# Clean Operator Data Reports
Code author: Sahar H. El Abbadi
Date started: 2022-02-22
Date last edited: 2022-02-23

### Notes
- Currently, this calls and cleans data for Stage 1 for Carbon Mapper, GHGSat, and Kairos LS23 pod
- Takes operator reports as input from 00_raw_data. No changes were made to operator reported results

### To Do:
- Change code so that cleaning each data file is a function that takes a the spreadsheet as input. This way, I can run the function on Stage 1, 2, 3 data and not copy huge chunks of code with only minor changes to syntax along the way
- Consider: do I want to combine all the output clean data into one massive dataframe, which I then filter as needed downstream?
- Need to add Scientific Aviation

In [1]:
# Imports
import numpy as np
import pandas as pd
import pathlib
import datetime
from data_manipulation_methods import convert_utc, convert_to_twentyfour
from data_cleaning_methods import clean_cm, clean_ghgsat, clean_kairos


# Load and clean raw data submitted by operators
### Notes on formatting:
- Operators added their own QC indicators, thus not all columns are uniform across reports
- Values left in the Excel file are replaced during import into PyCharm with "nan"
- Naming convention for dataframes: operator_stage

## Notes on Cleaning Operator Data

### Generate data frame with the following columns:
- Operator: name of operator (Kairos, GHGSat, CarbonMapper, scientificav)
- Stage: stage of unblinding (1, 2, or 3)
- PerformerExperimentID: Overpass number for a specific operator, incrementing by 1 for each overpass
- DateOfSurvey: date in YYYY-MM-DD format
- TimestampUTC: timestamp in UTC using 24 hour time
- QuantifiedPlume: boolean input, 1 indicates operator submitted a valid quantification estimate for this overpass (excludes quantification estimates that are provided but fail operator QC standards)
- FacilityEmissionRate: estimated emissions in kgh
- FacilityEmissionRateUpper: upper bound of uncertainty on quantification estimate
- FacilityEmissionRateLower: lower bound of uncertainty on quantification estimate
- UncertaintyType: type of uncertainty for upper and lower values reported above
- OperatorWindspeed: operator reported windspeed in m/s
- QCFlag: operator specific QC flag, first digits indicate operator.
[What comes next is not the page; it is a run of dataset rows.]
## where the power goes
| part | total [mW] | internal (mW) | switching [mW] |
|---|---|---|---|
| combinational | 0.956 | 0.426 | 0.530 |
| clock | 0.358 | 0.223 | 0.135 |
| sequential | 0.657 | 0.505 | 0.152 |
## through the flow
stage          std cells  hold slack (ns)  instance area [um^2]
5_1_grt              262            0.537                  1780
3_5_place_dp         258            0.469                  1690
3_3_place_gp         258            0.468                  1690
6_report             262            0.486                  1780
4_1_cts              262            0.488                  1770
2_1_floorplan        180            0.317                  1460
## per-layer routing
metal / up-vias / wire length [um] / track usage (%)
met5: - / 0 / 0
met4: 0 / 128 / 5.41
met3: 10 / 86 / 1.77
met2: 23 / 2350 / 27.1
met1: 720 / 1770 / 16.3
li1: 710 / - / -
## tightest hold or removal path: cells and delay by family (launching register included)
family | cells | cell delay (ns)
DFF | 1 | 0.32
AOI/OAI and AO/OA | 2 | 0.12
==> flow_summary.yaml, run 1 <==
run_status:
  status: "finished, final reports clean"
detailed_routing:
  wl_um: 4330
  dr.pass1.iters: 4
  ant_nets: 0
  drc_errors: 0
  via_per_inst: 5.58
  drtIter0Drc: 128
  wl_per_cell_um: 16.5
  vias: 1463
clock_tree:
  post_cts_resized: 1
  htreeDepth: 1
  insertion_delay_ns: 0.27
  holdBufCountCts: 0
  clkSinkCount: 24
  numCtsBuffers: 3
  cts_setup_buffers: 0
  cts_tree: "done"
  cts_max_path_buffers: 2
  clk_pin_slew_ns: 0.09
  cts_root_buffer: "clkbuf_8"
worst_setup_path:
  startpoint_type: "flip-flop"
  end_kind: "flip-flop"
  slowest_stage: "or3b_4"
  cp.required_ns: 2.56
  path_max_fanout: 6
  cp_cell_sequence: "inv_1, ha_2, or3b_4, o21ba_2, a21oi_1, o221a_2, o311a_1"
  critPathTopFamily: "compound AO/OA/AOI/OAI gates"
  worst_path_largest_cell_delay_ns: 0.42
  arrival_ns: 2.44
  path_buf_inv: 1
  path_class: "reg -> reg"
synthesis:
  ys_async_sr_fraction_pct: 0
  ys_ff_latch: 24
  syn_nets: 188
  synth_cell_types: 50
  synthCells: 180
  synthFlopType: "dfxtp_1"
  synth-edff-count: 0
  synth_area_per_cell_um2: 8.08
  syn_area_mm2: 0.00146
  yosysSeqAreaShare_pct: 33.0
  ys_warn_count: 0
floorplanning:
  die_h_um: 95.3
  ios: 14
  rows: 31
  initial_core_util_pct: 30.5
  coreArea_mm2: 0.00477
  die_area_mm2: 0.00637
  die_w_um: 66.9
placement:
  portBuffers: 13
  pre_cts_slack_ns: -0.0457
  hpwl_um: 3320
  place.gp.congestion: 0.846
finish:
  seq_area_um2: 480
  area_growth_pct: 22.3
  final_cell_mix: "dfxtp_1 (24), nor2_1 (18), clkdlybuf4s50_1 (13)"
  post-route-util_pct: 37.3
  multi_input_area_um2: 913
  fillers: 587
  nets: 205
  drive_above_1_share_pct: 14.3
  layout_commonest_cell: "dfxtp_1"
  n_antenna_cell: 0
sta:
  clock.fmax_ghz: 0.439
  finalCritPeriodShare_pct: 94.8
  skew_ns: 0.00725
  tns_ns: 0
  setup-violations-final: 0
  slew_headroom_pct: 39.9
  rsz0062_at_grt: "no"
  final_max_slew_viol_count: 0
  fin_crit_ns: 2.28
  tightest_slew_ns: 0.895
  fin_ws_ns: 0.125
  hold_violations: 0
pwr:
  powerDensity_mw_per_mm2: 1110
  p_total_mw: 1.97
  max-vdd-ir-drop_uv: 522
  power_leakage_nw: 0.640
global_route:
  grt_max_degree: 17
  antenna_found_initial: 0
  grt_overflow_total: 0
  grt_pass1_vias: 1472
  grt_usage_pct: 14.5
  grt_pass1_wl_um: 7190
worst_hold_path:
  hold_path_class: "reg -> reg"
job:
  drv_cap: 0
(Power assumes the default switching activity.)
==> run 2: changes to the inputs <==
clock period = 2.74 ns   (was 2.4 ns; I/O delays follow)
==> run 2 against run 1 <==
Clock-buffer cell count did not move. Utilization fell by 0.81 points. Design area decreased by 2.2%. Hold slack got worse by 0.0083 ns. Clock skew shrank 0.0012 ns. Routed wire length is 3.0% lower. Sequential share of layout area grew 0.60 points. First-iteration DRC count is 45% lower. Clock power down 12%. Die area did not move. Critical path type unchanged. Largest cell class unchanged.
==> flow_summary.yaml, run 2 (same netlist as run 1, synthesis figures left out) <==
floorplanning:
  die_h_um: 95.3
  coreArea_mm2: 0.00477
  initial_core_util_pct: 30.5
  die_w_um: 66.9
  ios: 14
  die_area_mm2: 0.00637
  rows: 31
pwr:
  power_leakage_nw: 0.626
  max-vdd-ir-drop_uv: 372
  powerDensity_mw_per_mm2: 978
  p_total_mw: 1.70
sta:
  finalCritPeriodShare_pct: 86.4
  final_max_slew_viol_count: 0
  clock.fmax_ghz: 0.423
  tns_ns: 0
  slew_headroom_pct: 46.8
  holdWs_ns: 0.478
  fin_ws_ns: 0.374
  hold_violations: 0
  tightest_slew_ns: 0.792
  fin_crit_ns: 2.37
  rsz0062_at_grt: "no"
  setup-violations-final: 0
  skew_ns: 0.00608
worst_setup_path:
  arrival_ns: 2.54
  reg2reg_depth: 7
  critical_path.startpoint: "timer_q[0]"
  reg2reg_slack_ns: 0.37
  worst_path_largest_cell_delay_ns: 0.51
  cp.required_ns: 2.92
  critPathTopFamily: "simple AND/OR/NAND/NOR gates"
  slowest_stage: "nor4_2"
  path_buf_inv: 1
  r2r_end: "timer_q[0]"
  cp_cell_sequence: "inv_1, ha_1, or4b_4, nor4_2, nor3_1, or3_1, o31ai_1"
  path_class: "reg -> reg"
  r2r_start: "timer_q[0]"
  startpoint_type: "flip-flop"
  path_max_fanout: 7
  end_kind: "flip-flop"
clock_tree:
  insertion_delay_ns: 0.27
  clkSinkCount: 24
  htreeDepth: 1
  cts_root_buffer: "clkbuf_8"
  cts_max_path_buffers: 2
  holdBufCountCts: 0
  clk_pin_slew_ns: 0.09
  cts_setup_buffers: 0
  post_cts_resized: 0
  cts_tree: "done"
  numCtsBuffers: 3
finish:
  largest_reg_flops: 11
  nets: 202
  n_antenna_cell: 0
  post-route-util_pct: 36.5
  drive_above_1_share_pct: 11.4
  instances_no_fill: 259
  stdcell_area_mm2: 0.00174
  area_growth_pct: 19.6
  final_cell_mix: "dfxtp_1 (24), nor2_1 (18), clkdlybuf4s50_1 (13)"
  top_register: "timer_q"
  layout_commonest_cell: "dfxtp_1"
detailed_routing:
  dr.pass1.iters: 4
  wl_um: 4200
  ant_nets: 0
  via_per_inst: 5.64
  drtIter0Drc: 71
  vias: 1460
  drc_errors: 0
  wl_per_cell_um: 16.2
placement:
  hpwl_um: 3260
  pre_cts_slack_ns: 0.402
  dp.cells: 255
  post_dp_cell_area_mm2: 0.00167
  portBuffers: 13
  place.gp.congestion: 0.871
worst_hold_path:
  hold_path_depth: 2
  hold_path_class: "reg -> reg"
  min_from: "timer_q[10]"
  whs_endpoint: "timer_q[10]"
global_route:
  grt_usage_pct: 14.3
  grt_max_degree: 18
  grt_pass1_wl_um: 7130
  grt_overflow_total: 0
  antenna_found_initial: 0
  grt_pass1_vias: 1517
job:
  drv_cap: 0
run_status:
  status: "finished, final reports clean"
### Carbon Mapper: Import and Clean Stage 1 and 2 data

#### Submission details
- Stage 1 submitted on 2023-01-03
- Stage 2 submitted on 2023-02-13

#### QC Indicator:
Column: "Good Quality (Y/N)"
- Y = good quality, quantification included for this stage
- N = not good quality, quantification estimate included for potential use in a later stage, but not included in this stage
- nan = left blank by Carbon Mapper


In [2]:
# Carbon Mapper Stage 1
cm_1_path = pathlib.PurePath('00_raw_data', 'CM_Stage1_submitted-2023-01-03.xlsx')
cm_1 = pd.read_excel(cm_1_path, sheet_name='Survey Summary')

# Carbon Mapper Stage 2
cm_2_path = pathlib.PurePath('00_raw_data', 'CM_Stage2_submitted-2023-02-13.xlsx')
cm_2 = pd.read_excel(cm_2_path, sheet_name='Survey Summary')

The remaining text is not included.